Our students did report benefits of online teaching when it was done well. Some professors incorporated strategies that were more effective, according to our undergraduate participants. These professors pre-recorded their lectures and posted notes. Synchronous learning time was used to discuss what was presented in the lecture and notes. Notably, while both students and faculty appreciated this shift to more interaction during class, findings from a faculty survey we conducted as part of this research revealed that faculty needed time and resources to shift their teaching in this way.

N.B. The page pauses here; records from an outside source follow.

### config.mk
export PLATFORM = sky130hd
export DESIGN_NAME = gray_src_counter
export DESIGN_NICKNAME = d
export VERILOG_FILES = /design/src/rtl/gray_src_counter.sv
export SDC_FILE = /design/constraint.sdc
export NUM_CORES = 1
export LEC_CHECK = 0
export ABC_AREA = 1
export BUFFER_PORTS_ARGS = -buffer_cell sky130_fd_sc_hd__buf_2
export CELL_PAD_IN_SITES_DETAIL_PLACEMENT = 0
export CELL_PAD_IN_SITES_GLOBAL_PLACEMENT = 1
export CORE_ASPECT_RATIO = 1.1
export CORE_MARGIN = 8
export CORE_UTILIZATION = 25
export CTS_BUF_LIST = sky130_fd_sc_hd__clkbuf_4
export CTS_CLUSTER_SIZE = 25
export DETAILED_ROUTE_END_ITERATION = 10
export HOLD_SLACK_MARGIN = 0.06
export PLACE_DENSITY = 0.58
export SLEW_MARGIN = 30
export SYNTH_ARGS = -nofsm -noshare
export SYNTH_HDL_FRONTEND = slang
export SYNTH_SLANG_ARGS = --single-unit
### constraint.sdc
create_clock -name clk -period 4.7 [get_ports clk]
set_clock_uncertainty 0.2 [all_clocks]
set_input_delay 1.175 -clock clk [delete_from_list [all_inputs] [get_ports clk]]
set_output_delay 1.175 -clock clk [all_outputs]
set_load 0.02 [all_outputs]
===== src/rtl/pc_pkg.sv =====
// Shared constants and next-pc source encoding for the fetch-stage program counter.
package pc_pkg;

   localparam int PC_ADDR_W_DEFAULT      = 8;
   localparam int PC_STACK_DEPTH_DEFAULT = 4;

   typedef logic [2:0] pc_src_t;

   localparam pc_src_t PC_SRC_HOLD   = 3'd0;
   localparam pc_src_t PC_SRC_RET    = 3'd1;
   localparam pc_src_t PC_SRC_CALL   = 3'd2;
   localparam pc_src_t PC_SRC_LOAD   = 3'd3;
   localparam pc_src_t PC_SRC_BRANCH = 3'd4;
   localparam pc_src_t PC_SRC_INC    = 3'd5;

   // Fixed priority: stall > ret > call > load > branch > increment.
   function automatic pc_src_t pc_select(
      input logic stall,
      input logic ret,
      input logic call,
      input logic load,
      input logic branch_en
   );
      pc_src_t src;
      src = PC_SRC_INC;
      if (stall)          src = PC_SRC_HOLD;
      else if (ret)       src = PC_SRC_RET;
      else if (call)      src = PC_SRC_CALL;
      else if (load)      src = PC_SRC_LOAD;
      else if (branch_en) src = PC_SRC_BRANCH;
      return src;
   endfunction

endpackage


===== src/rtl/pc_if.sv =====
// Control/status bundle between the decode/branch unit (master) and the program counter (slave).
interface pc_if
   import pc_pkg::*;
#(
   parameter int ADDR_W = PC_ADDR_W_DEFAULT
) ();

   logic              stall;
   logic              load;
   logic [ADDR_W-1:0] load_addr;
   logic              branch_en;
   logic [ADDR_W-1:0] branch_off;
   logic              call;
   logic              ret;
   logic [ADDR_W-1:0] pc;
   logic              stack_full;
   logic              stack_empty;
   logic              overflow;
   logic              underflow;

   modport master (
      output stall, load, load_addr, branch_en, branch_off, call, ret,
      input  pc, stack_full, stack_empty, overflow, underflow
   );

   modport slave (
      input  stall, load, load_addr, branch_en, branch_off, call, ret,
      output pc, stack_full, stack_empty, overflow, underflow
   );

endinterface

Our participants, however, did not feel that these benefits outweighed their substantial concerns. While most of our students did stay in science (95 percent of STEM majors reported that they had not switched majors, and 86 percent reported being fairly confident they would remain in their major over the long term), they also reported tremendous challenges, including challenges around mental health. These had ripple effects, leading to them feeling less grounded in their understandings, less connected and more worried about next steps professionally.
However, the six students who did change their major to leave STEM are a significant loss. In interviews, we learned that these switches occurred in cases when courses required computational thinking or mathematical problem solving that were harder to complete online; others pointed to the difficulty of engaging in science practices online for specific majors like physics. When even one student is not able to pursue their passion and drive, it is deeply concerning—and especially in the case of our students of color, who have been marginalized due to systemic racism. One first-generation former physics major described the sadness and loss of her dream of pursuing science. She told us, “This [physics major] is kind of a dream I have to let go … I’m going to have to pursue something more sustainable or easier, in a way. I love the sciences, but this is a hard reality that I have to face.”
If higher education heads in a direction of pursuing and even expanding online learning, we will need to be prepared to address the related challenges. Assessing for and ensuring deep understanding, enabling peer-to-peer collaboration and relationship building, as well as providing students opportunities to engage in the disciplinary practices necessary for their own professional development in their fields, are areas critical to address for undergraduates engaged in online learning.
It’s tempting to anticipate the flexibility, responsiveness and possible expansiveness of remote learning as even more responsive to students in a high-tech world, and potentially even more equitable. We need to ensure that this shift does not end up inadvertently increasing inequities and dampening and diverting the passions, commitments and potential of our students.